**SOURCE DATA**

════════════════════

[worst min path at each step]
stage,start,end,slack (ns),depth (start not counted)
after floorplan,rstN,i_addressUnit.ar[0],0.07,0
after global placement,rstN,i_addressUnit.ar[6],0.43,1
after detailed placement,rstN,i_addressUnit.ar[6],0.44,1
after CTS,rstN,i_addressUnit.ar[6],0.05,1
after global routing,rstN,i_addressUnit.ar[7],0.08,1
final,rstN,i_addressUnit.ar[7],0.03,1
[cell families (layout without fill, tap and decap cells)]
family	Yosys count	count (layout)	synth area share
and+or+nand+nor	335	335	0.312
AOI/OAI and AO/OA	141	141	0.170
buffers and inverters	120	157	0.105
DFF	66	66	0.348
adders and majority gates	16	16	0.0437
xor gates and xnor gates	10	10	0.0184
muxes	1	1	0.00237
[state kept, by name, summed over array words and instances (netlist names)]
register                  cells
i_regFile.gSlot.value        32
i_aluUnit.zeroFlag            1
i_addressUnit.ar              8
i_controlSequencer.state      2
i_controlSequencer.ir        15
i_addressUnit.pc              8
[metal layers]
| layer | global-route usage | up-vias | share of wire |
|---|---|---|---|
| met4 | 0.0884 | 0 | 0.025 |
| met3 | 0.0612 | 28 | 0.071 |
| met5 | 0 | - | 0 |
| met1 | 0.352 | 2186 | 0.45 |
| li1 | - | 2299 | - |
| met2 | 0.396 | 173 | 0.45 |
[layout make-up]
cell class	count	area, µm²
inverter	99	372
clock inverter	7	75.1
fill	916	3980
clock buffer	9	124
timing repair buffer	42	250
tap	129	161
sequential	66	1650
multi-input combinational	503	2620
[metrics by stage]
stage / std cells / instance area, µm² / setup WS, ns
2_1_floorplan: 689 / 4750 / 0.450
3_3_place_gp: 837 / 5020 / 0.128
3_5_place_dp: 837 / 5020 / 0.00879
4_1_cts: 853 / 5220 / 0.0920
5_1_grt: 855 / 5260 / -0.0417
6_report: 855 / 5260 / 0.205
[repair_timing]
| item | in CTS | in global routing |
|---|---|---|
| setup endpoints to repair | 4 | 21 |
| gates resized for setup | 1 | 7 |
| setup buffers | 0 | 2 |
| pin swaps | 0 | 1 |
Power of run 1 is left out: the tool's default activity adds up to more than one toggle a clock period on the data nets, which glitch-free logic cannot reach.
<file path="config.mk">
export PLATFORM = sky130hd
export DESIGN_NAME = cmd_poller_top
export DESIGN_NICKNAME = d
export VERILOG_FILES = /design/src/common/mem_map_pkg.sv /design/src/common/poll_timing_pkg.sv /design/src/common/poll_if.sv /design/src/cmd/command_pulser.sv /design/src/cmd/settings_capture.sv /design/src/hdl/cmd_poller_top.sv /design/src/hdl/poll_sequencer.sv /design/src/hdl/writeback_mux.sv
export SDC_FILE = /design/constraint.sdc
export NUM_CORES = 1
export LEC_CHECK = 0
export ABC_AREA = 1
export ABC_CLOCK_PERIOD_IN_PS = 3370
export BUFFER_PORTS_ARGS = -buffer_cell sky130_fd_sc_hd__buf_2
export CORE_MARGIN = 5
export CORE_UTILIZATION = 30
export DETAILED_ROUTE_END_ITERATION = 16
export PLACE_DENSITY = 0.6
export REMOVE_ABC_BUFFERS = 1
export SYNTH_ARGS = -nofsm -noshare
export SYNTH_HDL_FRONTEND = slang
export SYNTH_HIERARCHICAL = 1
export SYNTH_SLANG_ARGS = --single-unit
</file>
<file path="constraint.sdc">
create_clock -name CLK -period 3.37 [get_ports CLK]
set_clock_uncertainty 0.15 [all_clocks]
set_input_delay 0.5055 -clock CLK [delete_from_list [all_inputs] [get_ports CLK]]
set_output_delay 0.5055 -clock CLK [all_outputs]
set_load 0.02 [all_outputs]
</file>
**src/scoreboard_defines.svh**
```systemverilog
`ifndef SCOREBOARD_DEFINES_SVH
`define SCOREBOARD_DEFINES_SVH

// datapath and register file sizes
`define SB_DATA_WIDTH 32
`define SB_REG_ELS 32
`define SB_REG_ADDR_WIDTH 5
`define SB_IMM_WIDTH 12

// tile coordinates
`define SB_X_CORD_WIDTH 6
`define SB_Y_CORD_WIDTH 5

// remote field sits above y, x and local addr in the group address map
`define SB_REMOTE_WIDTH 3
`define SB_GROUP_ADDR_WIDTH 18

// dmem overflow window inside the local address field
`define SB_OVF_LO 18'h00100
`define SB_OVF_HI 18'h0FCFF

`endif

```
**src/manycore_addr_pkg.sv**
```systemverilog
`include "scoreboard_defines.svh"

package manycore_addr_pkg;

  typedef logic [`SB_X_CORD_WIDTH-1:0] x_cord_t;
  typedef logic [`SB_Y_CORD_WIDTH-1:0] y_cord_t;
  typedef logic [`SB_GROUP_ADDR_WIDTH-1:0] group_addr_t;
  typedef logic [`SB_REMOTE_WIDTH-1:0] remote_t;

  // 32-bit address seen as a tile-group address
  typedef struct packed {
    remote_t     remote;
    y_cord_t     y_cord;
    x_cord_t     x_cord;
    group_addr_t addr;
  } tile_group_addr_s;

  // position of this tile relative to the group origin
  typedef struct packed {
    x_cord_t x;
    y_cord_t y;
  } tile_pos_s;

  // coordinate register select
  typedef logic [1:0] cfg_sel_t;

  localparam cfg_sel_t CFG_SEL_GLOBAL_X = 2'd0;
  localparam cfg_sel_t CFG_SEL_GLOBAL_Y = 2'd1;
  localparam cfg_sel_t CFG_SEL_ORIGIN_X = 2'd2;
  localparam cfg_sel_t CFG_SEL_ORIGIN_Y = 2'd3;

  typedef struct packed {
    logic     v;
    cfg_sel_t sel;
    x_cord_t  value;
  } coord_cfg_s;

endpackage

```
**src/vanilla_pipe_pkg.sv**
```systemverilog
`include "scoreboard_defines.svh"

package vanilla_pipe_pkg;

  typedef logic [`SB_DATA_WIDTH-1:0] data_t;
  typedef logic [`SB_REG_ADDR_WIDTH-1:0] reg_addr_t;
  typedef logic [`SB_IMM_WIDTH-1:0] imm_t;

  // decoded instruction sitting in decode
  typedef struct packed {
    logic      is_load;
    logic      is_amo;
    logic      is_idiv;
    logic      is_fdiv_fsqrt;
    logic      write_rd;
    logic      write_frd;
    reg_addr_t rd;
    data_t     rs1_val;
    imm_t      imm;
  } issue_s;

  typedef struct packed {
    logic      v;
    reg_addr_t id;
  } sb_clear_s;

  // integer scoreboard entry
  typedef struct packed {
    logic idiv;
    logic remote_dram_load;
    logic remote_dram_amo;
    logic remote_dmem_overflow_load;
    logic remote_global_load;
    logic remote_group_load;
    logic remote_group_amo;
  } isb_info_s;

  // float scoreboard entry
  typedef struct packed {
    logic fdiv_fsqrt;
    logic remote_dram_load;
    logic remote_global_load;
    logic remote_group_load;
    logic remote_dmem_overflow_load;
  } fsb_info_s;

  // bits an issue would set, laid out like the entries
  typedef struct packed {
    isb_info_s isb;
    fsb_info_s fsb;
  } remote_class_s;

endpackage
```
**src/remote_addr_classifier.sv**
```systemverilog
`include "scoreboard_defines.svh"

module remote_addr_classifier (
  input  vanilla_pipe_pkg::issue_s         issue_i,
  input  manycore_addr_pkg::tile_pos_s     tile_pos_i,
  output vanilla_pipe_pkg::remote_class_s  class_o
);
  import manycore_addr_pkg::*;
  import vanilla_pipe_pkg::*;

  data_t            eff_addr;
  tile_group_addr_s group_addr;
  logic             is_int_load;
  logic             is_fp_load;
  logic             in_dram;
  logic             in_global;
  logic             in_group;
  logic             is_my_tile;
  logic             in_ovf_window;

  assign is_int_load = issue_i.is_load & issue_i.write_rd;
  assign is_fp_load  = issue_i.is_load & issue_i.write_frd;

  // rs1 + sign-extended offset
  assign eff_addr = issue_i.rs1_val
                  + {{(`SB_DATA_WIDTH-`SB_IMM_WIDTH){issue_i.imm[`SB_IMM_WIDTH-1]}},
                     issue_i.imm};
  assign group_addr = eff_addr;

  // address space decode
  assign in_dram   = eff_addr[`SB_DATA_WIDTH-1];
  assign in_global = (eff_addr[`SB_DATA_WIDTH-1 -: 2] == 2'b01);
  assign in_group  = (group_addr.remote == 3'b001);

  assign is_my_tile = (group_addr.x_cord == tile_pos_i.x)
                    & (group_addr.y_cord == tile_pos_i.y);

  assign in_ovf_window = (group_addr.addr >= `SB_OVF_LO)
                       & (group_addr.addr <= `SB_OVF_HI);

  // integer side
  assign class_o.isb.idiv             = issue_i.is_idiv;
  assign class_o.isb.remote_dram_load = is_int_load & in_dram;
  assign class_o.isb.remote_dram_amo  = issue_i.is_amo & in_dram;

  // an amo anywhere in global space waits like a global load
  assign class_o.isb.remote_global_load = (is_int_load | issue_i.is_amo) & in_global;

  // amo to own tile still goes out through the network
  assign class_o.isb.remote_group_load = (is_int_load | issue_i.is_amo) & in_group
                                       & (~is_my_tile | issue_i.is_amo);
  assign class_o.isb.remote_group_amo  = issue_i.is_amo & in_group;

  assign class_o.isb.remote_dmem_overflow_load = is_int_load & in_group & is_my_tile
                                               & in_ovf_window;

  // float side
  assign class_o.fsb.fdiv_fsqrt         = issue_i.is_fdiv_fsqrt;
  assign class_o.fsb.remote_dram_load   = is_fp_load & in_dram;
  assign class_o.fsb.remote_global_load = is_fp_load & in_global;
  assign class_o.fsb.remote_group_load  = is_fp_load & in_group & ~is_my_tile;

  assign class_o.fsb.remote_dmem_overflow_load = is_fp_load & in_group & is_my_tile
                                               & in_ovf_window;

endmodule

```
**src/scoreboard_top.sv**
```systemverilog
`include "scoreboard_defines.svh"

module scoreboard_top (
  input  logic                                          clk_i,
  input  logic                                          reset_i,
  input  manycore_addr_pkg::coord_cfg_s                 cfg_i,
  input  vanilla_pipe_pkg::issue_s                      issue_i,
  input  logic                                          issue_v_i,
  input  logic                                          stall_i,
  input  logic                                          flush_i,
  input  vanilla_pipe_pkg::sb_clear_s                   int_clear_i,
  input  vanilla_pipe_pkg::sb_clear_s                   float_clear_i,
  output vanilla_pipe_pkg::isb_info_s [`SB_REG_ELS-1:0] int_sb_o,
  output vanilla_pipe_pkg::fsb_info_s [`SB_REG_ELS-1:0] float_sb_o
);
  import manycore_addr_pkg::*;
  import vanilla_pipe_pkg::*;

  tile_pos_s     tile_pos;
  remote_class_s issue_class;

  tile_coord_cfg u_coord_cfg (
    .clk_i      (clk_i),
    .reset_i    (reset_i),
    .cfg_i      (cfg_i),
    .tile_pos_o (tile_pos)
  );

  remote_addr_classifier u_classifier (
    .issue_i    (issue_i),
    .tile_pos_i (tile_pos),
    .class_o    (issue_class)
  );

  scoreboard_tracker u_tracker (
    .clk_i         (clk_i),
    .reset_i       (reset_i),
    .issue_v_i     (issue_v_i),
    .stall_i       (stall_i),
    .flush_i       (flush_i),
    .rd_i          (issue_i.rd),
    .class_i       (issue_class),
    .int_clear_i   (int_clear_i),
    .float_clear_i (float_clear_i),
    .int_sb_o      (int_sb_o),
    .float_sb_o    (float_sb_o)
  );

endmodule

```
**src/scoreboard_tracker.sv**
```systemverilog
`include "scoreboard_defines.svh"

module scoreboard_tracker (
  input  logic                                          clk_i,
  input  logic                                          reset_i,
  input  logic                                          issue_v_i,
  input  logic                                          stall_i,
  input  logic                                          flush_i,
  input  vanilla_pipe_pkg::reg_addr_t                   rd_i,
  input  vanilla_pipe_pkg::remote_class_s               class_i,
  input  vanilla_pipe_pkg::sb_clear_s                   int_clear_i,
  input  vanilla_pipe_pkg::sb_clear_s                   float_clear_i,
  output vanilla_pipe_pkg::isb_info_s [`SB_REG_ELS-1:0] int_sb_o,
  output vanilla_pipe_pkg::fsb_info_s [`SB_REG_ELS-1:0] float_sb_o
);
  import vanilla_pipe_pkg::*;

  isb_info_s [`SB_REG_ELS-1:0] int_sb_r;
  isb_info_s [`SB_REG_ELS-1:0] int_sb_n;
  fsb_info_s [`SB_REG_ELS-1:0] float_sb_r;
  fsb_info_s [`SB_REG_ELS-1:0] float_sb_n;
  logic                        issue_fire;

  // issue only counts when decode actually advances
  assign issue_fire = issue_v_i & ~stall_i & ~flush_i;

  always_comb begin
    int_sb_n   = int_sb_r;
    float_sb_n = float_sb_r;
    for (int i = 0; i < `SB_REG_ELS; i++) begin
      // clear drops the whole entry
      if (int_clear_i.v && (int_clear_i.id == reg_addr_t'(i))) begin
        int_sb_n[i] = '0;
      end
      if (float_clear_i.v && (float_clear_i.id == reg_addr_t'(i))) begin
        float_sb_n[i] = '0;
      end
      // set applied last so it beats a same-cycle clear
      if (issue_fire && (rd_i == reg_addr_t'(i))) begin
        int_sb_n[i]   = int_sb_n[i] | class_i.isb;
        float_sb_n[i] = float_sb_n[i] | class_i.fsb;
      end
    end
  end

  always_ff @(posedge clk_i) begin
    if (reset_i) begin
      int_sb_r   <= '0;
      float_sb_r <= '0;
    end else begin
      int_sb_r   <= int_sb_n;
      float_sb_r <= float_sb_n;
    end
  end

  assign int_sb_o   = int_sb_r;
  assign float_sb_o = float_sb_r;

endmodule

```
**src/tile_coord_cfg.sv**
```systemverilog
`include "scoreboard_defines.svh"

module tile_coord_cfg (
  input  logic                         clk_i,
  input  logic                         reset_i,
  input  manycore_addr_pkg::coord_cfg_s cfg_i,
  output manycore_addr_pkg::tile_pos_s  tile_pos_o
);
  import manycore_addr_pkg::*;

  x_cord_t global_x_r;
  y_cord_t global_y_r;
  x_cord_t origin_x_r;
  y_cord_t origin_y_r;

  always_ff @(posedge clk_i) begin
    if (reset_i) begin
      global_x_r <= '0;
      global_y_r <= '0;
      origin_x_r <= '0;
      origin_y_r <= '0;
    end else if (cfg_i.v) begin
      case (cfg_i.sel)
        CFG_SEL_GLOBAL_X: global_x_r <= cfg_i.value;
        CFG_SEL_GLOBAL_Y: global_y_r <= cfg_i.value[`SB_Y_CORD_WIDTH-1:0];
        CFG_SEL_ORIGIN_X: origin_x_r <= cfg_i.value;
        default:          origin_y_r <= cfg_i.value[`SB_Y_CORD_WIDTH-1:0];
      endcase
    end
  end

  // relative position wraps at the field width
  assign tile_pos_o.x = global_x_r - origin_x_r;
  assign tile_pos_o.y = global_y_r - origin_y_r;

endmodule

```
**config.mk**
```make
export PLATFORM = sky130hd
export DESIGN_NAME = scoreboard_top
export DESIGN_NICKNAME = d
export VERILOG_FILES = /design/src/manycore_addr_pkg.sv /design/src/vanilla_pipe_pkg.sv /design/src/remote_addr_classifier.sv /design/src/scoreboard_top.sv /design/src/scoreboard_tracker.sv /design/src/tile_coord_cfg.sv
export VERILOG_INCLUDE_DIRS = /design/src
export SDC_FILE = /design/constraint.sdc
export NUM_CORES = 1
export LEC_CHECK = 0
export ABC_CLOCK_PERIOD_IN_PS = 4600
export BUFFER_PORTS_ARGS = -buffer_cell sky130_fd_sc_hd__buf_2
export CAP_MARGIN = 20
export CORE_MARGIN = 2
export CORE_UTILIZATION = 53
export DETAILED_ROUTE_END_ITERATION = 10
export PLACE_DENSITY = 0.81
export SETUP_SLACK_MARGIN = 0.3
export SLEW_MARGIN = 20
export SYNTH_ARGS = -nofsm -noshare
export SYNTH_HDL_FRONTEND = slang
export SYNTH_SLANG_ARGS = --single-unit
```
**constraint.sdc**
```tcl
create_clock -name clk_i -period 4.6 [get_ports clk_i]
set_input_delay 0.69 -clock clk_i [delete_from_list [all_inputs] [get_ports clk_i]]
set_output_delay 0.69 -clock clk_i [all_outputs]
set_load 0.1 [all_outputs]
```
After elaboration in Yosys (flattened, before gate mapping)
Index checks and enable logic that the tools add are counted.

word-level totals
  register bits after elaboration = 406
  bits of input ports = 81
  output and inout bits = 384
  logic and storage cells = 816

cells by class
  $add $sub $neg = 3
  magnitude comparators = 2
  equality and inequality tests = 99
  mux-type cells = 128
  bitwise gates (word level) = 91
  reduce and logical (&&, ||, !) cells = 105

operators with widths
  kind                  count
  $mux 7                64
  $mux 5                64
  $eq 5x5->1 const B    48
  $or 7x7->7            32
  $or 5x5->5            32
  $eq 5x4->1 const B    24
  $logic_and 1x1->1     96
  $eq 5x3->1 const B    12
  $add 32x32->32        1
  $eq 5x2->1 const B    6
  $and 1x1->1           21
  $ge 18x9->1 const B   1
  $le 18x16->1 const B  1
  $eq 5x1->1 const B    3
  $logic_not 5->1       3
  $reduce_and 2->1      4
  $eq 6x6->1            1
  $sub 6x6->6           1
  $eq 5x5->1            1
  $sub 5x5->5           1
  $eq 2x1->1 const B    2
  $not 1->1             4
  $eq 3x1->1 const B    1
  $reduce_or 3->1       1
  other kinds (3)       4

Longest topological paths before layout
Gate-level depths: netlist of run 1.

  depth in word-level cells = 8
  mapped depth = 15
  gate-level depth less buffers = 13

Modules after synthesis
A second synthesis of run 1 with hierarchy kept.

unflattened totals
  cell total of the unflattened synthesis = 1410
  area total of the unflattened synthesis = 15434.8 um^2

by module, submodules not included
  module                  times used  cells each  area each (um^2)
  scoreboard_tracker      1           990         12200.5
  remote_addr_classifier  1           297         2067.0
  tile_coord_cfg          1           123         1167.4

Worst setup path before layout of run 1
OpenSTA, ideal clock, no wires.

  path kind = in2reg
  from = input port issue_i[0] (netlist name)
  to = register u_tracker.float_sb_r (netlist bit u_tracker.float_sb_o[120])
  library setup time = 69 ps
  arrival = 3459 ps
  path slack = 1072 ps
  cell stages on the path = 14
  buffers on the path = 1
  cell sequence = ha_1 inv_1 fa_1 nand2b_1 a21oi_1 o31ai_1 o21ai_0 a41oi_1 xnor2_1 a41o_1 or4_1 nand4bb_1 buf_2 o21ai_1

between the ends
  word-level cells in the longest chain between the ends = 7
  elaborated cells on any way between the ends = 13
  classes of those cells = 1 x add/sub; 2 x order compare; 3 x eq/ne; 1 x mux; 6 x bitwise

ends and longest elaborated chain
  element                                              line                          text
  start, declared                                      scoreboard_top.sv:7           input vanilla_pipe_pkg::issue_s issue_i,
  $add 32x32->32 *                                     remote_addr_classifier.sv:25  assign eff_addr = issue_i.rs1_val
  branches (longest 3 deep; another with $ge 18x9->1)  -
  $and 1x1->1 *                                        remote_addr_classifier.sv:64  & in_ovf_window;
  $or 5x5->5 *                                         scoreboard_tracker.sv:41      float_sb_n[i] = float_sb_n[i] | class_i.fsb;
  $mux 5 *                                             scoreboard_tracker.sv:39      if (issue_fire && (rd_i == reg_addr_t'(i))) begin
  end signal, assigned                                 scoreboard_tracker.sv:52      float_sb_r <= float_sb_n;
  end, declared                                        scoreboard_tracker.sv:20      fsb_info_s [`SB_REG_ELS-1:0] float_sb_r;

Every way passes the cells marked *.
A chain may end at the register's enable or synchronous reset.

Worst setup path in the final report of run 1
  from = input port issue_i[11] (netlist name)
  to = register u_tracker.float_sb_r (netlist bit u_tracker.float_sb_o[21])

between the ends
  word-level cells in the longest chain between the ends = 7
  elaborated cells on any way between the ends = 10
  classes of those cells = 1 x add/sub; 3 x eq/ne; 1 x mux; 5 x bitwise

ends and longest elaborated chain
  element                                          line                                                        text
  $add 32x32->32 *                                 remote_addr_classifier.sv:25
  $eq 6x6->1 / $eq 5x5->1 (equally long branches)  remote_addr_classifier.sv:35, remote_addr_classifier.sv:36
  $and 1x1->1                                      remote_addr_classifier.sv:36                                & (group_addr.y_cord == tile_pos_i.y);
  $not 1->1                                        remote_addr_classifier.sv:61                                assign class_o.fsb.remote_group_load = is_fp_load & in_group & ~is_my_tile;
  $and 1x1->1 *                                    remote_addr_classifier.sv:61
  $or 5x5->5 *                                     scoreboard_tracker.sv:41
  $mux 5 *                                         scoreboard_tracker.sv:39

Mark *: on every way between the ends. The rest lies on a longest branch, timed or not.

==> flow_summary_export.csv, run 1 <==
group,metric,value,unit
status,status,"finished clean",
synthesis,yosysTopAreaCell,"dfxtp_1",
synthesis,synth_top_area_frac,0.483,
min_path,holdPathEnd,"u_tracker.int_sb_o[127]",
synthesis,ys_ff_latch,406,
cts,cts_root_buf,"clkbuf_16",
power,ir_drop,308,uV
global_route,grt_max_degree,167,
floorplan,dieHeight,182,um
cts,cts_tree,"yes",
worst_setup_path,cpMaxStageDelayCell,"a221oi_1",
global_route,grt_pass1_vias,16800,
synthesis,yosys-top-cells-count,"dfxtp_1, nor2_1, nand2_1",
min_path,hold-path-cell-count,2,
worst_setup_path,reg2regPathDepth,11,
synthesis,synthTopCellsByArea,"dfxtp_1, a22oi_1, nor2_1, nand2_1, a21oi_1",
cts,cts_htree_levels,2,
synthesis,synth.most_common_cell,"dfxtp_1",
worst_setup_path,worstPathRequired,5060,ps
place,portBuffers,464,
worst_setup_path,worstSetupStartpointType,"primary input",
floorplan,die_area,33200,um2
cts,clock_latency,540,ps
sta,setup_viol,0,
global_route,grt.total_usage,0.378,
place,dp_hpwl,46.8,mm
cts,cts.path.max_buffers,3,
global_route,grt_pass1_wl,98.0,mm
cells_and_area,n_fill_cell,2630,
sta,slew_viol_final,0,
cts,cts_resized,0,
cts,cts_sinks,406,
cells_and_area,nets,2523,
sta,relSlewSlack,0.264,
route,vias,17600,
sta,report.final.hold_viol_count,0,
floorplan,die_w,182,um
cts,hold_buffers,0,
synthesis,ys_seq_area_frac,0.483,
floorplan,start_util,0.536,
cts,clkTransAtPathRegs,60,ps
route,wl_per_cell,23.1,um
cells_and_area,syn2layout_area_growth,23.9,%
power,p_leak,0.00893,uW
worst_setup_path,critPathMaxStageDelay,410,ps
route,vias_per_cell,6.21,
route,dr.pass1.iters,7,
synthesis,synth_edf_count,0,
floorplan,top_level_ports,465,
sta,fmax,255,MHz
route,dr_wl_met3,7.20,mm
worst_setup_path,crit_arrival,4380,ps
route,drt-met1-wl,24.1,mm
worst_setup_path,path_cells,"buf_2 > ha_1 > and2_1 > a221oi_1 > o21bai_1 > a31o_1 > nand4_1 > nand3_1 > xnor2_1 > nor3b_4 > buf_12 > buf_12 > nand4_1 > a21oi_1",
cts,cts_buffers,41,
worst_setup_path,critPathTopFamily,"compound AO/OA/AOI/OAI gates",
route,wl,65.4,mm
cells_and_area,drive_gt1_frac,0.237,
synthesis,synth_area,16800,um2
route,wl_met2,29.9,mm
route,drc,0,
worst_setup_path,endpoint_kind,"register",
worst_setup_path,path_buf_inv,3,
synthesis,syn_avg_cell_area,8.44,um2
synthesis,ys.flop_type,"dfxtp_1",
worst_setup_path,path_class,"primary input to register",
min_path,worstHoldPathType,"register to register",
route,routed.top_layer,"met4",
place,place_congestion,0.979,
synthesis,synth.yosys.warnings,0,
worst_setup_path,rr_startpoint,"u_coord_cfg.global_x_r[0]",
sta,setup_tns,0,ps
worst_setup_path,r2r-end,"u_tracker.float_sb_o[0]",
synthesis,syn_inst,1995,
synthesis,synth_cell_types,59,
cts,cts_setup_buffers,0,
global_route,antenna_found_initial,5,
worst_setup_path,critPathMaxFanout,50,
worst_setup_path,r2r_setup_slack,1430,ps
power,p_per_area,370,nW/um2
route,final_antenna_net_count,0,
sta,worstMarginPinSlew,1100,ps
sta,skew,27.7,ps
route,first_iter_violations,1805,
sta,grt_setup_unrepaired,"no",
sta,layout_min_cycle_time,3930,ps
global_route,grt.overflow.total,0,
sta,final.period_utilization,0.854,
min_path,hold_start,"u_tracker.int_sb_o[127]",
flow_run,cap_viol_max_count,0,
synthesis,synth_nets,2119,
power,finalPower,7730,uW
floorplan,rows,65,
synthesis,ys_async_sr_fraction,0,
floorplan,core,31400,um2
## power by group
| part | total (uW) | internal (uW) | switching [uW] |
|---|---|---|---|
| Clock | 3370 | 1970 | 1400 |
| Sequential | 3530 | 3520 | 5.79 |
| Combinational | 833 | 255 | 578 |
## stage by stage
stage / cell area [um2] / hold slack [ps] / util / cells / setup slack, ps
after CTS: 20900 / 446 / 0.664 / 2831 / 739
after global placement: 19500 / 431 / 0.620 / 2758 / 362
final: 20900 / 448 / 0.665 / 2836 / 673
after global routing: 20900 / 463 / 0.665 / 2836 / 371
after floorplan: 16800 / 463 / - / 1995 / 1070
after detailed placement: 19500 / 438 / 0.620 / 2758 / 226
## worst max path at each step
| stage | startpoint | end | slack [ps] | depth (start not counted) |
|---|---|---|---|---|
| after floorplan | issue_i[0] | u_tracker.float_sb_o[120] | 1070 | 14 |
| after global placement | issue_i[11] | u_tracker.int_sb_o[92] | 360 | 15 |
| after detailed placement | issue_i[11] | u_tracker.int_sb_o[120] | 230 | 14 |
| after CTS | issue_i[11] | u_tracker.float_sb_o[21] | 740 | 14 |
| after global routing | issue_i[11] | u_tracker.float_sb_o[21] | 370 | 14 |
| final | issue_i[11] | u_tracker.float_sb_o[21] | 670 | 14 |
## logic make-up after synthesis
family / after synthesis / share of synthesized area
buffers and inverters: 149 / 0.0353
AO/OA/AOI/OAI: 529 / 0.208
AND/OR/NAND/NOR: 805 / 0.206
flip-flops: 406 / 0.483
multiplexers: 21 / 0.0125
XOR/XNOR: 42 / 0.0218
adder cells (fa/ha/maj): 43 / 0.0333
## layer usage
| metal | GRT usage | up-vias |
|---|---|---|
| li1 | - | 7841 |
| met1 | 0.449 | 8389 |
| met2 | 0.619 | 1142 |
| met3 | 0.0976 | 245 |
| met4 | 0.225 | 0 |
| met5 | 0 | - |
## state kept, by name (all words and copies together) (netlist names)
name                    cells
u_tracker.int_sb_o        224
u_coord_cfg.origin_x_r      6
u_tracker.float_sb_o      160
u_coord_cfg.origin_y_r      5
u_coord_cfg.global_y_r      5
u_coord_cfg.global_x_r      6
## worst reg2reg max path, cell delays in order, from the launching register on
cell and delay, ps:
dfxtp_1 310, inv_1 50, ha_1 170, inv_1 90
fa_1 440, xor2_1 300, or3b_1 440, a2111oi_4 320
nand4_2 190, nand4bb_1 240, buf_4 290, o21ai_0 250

════════════════════

**PROMPT**
Write out the listing exactly from its first line to the line containing "[state kept, by". Both of those lines belong in the answer.

**SOLUTION TO THIS TASK**
[worst min path at each step]
stage,start,end,slack (ns),depth (start not counted)
after floorplan,rstN,i_addressUnit.ar[0],0.07,0
after global placement,rstN,i_addressUnit.ar[6],0.43,1
after detailed placement,rstN,i_addressUnit.ar[6],0.44,1
after CTS,rstN,i_addressUnit.ar[6],0.05,1
after global routing,rstN,i_addressUnit.ar[7],0.08,1
final,rstN,i_addressUnit.ar[7],0.03,1
[cell families (layout without fill, tap and decap cells)]
family	Yosys count	count (layout)	synth area share
and+or+nand+nor	335	335	0.312
AOI/OAI and AO/OA	141	141	0.170
buffers and inverters	120	157	0.105
DFF	66	66	0.348
adders and majority gates	16	16	0.0437
xor gates and xnor gates	10	10	0.0184
muxes	1	1	0.00237
[state kept, by name, summed over array words and instances (netlist names)]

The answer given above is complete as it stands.